What is needed ▸
Scan the lines below for the string "advance" and copy every one that has it.
╭──
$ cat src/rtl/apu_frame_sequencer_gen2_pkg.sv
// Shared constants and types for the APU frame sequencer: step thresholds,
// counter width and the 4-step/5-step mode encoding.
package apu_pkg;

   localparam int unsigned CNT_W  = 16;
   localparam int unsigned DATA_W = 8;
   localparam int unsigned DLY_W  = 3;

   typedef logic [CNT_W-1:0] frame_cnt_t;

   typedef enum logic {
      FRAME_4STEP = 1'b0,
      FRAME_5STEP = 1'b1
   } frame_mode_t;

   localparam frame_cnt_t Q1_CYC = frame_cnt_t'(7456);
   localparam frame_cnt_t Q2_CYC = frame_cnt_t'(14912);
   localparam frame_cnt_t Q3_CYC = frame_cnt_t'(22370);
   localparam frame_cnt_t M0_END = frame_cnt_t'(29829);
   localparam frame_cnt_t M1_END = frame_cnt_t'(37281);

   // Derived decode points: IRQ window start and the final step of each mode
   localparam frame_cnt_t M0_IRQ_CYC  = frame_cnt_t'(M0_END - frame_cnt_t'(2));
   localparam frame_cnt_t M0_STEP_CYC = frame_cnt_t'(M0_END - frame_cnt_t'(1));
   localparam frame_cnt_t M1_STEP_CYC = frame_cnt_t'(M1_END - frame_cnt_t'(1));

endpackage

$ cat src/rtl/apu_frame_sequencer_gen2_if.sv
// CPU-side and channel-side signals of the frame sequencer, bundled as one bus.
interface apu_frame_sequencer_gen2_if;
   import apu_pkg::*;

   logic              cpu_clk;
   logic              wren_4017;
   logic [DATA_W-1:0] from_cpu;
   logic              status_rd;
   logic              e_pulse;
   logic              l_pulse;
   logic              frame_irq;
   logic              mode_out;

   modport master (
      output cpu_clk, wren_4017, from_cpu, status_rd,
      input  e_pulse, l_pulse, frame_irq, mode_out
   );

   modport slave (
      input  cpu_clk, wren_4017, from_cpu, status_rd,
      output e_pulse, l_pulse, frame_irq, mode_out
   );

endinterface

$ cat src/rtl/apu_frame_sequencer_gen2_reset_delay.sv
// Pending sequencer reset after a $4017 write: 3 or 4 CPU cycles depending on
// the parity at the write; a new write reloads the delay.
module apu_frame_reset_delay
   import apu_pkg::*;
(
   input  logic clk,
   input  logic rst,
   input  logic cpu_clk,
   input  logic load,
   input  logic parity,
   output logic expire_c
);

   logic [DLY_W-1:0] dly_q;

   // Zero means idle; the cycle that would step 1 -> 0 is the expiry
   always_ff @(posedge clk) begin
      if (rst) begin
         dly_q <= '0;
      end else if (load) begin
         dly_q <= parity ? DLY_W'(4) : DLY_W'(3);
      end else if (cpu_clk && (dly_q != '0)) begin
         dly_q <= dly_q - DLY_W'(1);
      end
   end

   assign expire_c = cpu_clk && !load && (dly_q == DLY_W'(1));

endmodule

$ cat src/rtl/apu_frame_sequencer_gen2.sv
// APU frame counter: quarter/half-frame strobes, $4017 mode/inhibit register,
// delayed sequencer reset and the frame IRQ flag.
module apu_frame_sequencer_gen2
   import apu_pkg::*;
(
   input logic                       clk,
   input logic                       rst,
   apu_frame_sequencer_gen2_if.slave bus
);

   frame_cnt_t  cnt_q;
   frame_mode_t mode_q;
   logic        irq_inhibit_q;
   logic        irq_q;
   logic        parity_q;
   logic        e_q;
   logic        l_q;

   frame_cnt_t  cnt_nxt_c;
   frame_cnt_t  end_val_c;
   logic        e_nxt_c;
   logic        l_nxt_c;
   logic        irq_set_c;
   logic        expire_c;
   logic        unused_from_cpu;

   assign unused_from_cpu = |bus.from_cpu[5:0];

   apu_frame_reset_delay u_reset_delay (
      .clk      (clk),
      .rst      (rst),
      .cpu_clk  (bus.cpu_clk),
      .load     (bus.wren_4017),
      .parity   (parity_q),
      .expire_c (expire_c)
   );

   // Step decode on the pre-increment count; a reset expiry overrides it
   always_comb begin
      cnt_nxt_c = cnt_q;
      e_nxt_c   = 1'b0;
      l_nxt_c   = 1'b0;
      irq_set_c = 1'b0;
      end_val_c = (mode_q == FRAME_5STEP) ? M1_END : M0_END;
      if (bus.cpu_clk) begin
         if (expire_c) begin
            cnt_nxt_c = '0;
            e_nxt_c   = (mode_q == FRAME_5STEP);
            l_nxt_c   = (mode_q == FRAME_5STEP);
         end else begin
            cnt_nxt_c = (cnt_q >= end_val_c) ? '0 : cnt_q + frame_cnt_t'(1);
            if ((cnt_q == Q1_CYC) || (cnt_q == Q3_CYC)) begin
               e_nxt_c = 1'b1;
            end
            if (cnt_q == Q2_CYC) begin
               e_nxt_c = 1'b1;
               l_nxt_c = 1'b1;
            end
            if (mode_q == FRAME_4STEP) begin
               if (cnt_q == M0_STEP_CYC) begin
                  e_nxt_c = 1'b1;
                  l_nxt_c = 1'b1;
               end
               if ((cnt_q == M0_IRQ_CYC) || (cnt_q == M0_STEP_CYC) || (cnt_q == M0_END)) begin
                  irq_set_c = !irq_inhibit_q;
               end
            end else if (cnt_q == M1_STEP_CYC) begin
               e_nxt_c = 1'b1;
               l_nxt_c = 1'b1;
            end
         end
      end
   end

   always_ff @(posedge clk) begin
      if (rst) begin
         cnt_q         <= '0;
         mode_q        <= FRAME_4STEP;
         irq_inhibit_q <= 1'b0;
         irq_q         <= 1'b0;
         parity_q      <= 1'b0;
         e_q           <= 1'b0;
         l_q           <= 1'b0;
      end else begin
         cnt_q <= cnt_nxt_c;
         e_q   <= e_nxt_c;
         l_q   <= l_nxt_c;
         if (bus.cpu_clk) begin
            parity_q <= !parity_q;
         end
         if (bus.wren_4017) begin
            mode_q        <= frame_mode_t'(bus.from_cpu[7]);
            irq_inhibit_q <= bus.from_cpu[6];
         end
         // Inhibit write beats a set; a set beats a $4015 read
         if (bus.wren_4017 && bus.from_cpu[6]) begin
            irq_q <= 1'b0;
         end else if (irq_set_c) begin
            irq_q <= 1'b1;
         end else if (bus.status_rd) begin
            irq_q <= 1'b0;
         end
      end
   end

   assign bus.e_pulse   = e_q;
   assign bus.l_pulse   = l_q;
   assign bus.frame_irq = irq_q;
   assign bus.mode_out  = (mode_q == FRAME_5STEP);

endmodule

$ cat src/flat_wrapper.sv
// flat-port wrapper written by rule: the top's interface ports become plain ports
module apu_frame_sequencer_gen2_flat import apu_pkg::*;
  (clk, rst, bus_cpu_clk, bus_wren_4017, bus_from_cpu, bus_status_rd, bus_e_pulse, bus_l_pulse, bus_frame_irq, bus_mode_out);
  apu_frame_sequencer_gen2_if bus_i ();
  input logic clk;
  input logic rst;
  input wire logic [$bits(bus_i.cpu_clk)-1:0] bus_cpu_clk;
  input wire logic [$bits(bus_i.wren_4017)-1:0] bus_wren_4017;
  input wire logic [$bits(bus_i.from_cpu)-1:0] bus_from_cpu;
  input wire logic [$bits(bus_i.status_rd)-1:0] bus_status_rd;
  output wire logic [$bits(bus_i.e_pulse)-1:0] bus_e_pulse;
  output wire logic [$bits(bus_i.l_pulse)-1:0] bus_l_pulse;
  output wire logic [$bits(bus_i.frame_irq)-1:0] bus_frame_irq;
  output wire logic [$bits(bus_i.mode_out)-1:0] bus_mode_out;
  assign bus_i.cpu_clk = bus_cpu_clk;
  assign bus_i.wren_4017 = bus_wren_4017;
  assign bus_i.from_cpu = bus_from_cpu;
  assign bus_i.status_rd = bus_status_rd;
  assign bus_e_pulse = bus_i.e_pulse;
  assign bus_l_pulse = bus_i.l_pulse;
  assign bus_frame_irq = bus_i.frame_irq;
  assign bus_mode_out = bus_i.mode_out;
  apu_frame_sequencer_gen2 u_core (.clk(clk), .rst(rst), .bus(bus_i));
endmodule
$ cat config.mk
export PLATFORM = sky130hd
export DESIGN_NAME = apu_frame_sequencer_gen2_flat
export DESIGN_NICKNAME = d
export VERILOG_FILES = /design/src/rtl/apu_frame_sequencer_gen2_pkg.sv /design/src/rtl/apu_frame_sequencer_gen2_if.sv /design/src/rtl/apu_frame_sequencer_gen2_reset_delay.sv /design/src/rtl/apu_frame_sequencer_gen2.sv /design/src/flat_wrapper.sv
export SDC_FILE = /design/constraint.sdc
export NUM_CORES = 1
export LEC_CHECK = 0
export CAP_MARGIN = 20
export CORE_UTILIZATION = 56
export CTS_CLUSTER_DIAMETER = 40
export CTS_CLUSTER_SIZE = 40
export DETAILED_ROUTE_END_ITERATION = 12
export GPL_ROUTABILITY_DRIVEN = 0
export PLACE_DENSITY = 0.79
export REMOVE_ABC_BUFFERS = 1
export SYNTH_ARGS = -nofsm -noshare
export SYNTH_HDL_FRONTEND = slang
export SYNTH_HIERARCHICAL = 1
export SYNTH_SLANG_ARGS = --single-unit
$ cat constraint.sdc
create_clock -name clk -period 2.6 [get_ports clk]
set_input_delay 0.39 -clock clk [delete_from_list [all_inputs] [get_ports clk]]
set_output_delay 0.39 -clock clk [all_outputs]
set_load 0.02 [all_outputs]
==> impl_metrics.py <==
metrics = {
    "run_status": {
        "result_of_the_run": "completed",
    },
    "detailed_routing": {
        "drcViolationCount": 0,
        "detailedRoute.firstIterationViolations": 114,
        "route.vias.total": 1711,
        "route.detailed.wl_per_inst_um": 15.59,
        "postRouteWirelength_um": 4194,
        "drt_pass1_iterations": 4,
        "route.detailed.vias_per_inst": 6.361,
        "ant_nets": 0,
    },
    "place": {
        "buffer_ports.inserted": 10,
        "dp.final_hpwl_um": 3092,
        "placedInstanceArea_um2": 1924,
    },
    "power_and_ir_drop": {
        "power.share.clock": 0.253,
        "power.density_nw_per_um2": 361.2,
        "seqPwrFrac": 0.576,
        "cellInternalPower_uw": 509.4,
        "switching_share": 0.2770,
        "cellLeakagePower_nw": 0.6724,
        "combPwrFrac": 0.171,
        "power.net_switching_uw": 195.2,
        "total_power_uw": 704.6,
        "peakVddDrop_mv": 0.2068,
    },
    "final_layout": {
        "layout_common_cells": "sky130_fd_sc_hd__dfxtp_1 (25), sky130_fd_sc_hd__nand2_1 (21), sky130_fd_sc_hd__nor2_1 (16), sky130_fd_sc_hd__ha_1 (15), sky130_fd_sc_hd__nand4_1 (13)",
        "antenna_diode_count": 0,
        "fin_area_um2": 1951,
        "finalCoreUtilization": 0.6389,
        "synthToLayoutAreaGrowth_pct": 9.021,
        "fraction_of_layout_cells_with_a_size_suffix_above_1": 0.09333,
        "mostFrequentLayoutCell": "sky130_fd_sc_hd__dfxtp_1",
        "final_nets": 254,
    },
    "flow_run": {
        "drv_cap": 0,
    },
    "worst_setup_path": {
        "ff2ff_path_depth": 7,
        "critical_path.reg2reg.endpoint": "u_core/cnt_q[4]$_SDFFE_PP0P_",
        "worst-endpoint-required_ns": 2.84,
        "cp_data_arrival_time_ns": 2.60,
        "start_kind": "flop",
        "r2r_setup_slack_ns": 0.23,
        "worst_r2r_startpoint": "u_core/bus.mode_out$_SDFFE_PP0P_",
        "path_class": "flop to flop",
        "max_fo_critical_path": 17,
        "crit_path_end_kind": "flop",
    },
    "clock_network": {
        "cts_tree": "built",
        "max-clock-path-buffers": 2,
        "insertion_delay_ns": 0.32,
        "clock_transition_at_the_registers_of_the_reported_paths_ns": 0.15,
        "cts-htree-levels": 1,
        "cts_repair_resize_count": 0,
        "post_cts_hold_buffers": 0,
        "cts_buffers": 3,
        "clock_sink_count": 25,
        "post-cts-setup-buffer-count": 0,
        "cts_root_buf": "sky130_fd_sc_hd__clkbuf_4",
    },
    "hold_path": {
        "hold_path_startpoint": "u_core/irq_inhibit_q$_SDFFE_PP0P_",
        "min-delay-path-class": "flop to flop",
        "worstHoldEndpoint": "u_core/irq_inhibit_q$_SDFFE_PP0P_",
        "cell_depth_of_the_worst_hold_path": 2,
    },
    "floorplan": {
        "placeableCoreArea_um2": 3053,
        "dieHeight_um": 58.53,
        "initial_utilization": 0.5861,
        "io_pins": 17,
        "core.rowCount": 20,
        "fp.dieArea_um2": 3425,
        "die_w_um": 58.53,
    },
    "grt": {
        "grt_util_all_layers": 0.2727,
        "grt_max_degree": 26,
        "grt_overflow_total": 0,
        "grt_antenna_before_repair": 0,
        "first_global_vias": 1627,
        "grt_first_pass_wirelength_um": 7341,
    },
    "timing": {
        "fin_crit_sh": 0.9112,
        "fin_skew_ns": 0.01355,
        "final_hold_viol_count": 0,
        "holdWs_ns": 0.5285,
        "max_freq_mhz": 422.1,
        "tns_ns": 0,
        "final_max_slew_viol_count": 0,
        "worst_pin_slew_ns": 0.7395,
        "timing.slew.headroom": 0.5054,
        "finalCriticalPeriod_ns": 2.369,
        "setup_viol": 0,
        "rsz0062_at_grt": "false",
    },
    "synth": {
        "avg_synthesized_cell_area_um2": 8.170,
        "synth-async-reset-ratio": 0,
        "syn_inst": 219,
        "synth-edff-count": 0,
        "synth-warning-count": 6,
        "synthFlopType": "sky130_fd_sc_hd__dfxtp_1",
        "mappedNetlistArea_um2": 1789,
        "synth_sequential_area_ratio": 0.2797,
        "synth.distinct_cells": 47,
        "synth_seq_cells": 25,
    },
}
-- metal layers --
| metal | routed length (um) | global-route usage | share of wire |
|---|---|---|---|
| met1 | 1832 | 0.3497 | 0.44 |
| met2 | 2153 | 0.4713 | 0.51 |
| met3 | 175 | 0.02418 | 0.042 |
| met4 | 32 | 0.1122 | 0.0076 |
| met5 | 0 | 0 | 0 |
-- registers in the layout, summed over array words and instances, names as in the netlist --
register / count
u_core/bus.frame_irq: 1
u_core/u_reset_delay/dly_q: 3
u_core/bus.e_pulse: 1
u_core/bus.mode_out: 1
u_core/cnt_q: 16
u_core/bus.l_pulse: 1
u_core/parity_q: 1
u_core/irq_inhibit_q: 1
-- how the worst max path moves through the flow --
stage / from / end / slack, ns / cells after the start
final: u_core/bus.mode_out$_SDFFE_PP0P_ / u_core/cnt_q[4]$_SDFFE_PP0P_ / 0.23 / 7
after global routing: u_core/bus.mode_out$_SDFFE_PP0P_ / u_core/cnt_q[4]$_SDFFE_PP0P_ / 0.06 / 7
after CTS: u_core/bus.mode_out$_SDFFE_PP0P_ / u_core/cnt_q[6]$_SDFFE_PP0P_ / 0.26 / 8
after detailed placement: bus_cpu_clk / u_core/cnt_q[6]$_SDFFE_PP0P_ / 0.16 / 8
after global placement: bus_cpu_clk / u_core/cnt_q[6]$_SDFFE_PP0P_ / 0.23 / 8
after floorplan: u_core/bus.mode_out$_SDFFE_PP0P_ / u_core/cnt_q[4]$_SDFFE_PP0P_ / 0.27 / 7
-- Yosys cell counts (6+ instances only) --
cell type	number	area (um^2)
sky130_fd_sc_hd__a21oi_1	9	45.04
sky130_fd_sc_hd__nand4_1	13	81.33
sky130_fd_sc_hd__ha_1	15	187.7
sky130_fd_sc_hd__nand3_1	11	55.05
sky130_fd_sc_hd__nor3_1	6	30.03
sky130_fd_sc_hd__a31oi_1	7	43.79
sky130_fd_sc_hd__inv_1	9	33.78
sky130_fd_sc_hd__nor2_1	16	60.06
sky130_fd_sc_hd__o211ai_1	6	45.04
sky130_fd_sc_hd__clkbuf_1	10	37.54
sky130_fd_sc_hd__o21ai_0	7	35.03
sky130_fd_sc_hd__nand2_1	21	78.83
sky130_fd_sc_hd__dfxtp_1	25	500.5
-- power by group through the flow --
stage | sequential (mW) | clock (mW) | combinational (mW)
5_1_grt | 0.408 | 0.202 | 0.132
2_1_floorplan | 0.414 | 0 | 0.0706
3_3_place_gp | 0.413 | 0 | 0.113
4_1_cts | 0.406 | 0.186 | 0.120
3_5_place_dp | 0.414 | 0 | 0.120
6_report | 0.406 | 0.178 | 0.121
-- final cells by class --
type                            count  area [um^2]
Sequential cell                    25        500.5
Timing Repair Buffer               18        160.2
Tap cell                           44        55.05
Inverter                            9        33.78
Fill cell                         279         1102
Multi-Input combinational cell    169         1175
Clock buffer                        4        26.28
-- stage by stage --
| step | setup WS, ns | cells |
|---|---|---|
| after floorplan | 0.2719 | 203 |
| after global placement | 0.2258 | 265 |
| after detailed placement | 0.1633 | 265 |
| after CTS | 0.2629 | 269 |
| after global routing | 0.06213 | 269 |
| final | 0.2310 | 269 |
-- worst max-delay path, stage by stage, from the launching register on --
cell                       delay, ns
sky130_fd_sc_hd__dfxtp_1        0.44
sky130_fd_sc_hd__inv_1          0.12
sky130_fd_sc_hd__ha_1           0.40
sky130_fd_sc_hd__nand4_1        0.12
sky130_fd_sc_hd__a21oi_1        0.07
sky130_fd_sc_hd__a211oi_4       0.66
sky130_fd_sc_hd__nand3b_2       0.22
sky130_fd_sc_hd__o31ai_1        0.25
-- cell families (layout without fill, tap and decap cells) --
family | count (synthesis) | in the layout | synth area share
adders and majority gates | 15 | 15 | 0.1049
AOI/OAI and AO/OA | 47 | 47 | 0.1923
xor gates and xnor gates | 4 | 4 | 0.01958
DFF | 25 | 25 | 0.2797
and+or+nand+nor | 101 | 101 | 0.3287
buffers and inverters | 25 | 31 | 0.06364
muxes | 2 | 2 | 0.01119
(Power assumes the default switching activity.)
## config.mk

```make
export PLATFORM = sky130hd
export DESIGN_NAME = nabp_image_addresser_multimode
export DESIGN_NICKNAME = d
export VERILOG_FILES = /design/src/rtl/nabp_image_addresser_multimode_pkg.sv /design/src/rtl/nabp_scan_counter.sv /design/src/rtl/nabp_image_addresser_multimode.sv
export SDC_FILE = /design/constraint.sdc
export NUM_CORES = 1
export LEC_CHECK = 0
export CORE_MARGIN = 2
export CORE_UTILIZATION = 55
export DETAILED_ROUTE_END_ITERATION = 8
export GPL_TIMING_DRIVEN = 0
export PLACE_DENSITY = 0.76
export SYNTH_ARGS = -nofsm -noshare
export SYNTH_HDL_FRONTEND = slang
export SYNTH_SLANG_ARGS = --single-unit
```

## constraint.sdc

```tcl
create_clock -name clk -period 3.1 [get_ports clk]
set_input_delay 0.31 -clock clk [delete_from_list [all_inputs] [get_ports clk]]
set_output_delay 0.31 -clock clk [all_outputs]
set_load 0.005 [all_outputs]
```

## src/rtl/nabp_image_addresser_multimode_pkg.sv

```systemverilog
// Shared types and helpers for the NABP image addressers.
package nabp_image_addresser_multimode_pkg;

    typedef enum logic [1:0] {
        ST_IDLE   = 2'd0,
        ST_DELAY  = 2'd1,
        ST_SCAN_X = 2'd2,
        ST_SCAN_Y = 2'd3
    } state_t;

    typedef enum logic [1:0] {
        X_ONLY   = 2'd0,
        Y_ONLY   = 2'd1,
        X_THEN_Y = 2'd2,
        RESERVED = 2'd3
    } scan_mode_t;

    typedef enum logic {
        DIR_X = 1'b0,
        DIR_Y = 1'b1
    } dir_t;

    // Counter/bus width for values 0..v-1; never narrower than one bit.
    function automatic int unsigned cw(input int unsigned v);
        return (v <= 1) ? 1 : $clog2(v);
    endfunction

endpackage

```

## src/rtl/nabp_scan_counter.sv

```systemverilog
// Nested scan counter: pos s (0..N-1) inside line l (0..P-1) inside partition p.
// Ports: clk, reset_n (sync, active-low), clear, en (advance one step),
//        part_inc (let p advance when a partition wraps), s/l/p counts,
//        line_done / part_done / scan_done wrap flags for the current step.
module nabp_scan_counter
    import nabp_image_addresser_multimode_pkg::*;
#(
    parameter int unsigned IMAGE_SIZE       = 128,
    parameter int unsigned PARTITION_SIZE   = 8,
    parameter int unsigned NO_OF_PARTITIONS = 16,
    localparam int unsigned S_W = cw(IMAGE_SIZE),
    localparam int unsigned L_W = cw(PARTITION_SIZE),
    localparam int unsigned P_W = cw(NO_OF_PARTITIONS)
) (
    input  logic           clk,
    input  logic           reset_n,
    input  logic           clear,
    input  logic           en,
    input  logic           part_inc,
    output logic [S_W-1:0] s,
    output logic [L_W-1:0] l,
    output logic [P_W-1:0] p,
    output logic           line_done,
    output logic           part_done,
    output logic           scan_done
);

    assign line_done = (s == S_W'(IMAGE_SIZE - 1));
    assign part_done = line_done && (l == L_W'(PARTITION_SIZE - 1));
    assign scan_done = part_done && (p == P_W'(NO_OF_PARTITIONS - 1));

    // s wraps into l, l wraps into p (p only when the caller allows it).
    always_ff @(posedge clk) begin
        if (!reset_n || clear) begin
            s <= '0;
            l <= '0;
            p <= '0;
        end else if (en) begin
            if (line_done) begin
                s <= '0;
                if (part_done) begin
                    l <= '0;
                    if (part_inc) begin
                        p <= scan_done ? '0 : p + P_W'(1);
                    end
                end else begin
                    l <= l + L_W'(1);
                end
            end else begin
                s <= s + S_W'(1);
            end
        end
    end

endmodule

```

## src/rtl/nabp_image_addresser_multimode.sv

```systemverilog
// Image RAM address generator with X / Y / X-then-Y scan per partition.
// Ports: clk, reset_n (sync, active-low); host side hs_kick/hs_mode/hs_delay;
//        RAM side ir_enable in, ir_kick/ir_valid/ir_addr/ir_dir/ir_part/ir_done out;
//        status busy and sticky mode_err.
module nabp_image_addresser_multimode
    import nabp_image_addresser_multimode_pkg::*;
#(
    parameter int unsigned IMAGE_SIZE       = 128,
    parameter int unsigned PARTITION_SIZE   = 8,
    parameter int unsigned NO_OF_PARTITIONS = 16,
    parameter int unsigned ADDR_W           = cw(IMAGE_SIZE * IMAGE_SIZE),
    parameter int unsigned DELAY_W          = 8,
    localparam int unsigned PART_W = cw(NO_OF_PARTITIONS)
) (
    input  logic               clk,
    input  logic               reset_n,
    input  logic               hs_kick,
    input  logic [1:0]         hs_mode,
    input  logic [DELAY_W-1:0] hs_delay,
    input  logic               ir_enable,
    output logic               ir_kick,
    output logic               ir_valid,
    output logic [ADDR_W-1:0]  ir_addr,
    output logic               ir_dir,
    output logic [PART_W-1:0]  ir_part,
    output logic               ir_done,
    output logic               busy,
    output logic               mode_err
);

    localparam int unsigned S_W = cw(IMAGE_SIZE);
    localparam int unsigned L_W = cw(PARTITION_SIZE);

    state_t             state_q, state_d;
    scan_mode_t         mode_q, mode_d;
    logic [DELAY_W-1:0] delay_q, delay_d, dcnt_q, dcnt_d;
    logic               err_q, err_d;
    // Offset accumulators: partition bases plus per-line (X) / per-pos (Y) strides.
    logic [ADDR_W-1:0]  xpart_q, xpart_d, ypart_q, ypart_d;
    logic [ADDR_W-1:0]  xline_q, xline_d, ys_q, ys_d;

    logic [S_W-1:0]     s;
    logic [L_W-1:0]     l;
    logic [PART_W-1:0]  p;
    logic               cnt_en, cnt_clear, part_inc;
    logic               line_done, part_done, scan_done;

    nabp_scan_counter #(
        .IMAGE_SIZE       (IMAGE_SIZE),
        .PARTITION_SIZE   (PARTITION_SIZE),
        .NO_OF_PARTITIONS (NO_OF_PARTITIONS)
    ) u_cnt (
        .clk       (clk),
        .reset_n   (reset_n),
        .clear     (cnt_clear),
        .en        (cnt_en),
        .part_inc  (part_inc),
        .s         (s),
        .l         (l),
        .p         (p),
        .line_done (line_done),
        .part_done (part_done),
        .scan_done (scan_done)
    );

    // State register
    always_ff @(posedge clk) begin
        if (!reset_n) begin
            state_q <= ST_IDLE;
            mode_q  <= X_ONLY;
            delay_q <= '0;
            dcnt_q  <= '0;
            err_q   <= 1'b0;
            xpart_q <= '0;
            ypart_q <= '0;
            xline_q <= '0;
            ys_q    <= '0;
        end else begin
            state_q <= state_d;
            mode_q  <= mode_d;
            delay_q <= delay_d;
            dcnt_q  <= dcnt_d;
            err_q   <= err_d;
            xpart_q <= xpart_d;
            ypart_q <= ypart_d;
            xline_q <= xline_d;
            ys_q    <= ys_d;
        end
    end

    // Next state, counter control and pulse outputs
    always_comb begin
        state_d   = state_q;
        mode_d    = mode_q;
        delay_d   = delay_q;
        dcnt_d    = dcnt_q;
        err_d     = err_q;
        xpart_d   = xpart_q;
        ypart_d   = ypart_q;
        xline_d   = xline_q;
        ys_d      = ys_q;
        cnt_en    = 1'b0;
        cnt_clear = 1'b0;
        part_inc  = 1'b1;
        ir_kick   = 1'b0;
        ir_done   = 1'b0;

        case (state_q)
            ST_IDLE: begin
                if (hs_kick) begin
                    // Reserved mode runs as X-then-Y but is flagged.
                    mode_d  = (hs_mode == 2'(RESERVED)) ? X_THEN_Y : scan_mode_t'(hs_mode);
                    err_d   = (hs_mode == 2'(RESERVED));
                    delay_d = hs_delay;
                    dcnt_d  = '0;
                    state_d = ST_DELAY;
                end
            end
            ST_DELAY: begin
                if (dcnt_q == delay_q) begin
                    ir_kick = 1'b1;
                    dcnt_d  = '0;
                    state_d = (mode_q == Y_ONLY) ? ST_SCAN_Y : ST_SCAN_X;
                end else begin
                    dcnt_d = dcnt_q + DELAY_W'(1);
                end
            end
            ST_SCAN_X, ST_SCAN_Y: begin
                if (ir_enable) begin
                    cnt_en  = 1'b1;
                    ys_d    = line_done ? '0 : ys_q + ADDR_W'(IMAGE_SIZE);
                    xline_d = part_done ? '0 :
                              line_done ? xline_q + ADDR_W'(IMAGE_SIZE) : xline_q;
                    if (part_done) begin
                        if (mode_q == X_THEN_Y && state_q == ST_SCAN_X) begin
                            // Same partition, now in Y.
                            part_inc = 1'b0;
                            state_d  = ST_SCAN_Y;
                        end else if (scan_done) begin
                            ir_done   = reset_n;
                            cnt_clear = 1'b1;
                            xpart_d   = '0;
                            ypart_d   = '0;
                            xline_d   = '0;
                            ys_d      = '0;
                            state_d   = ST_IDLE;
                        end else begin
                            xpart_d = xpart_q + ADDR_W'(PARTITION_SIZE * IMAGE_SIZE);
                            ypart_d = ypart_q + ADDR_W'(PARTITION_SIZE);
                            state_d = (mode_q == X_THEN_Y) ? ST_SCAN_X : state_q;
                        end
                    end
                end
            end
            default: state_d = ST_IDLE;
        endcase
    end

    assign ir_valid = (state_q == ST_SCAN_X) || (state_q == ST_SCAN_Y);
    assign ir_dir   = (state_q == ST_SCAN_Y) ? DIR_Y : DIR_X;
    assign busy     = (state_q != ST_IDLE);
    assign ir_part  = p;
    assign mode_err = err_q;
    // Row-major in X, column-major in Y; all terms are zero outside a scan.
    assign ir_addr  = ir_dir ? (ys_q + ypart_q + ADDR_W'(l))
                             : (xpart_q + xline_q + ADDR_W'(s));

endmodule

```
╰──
Answer to the problem ▸
// Ports: clk, reset_n (sync, active-low), clear, en (advance one step),
//        part_inc (let p advance when a partition wraps), s/l/p counts,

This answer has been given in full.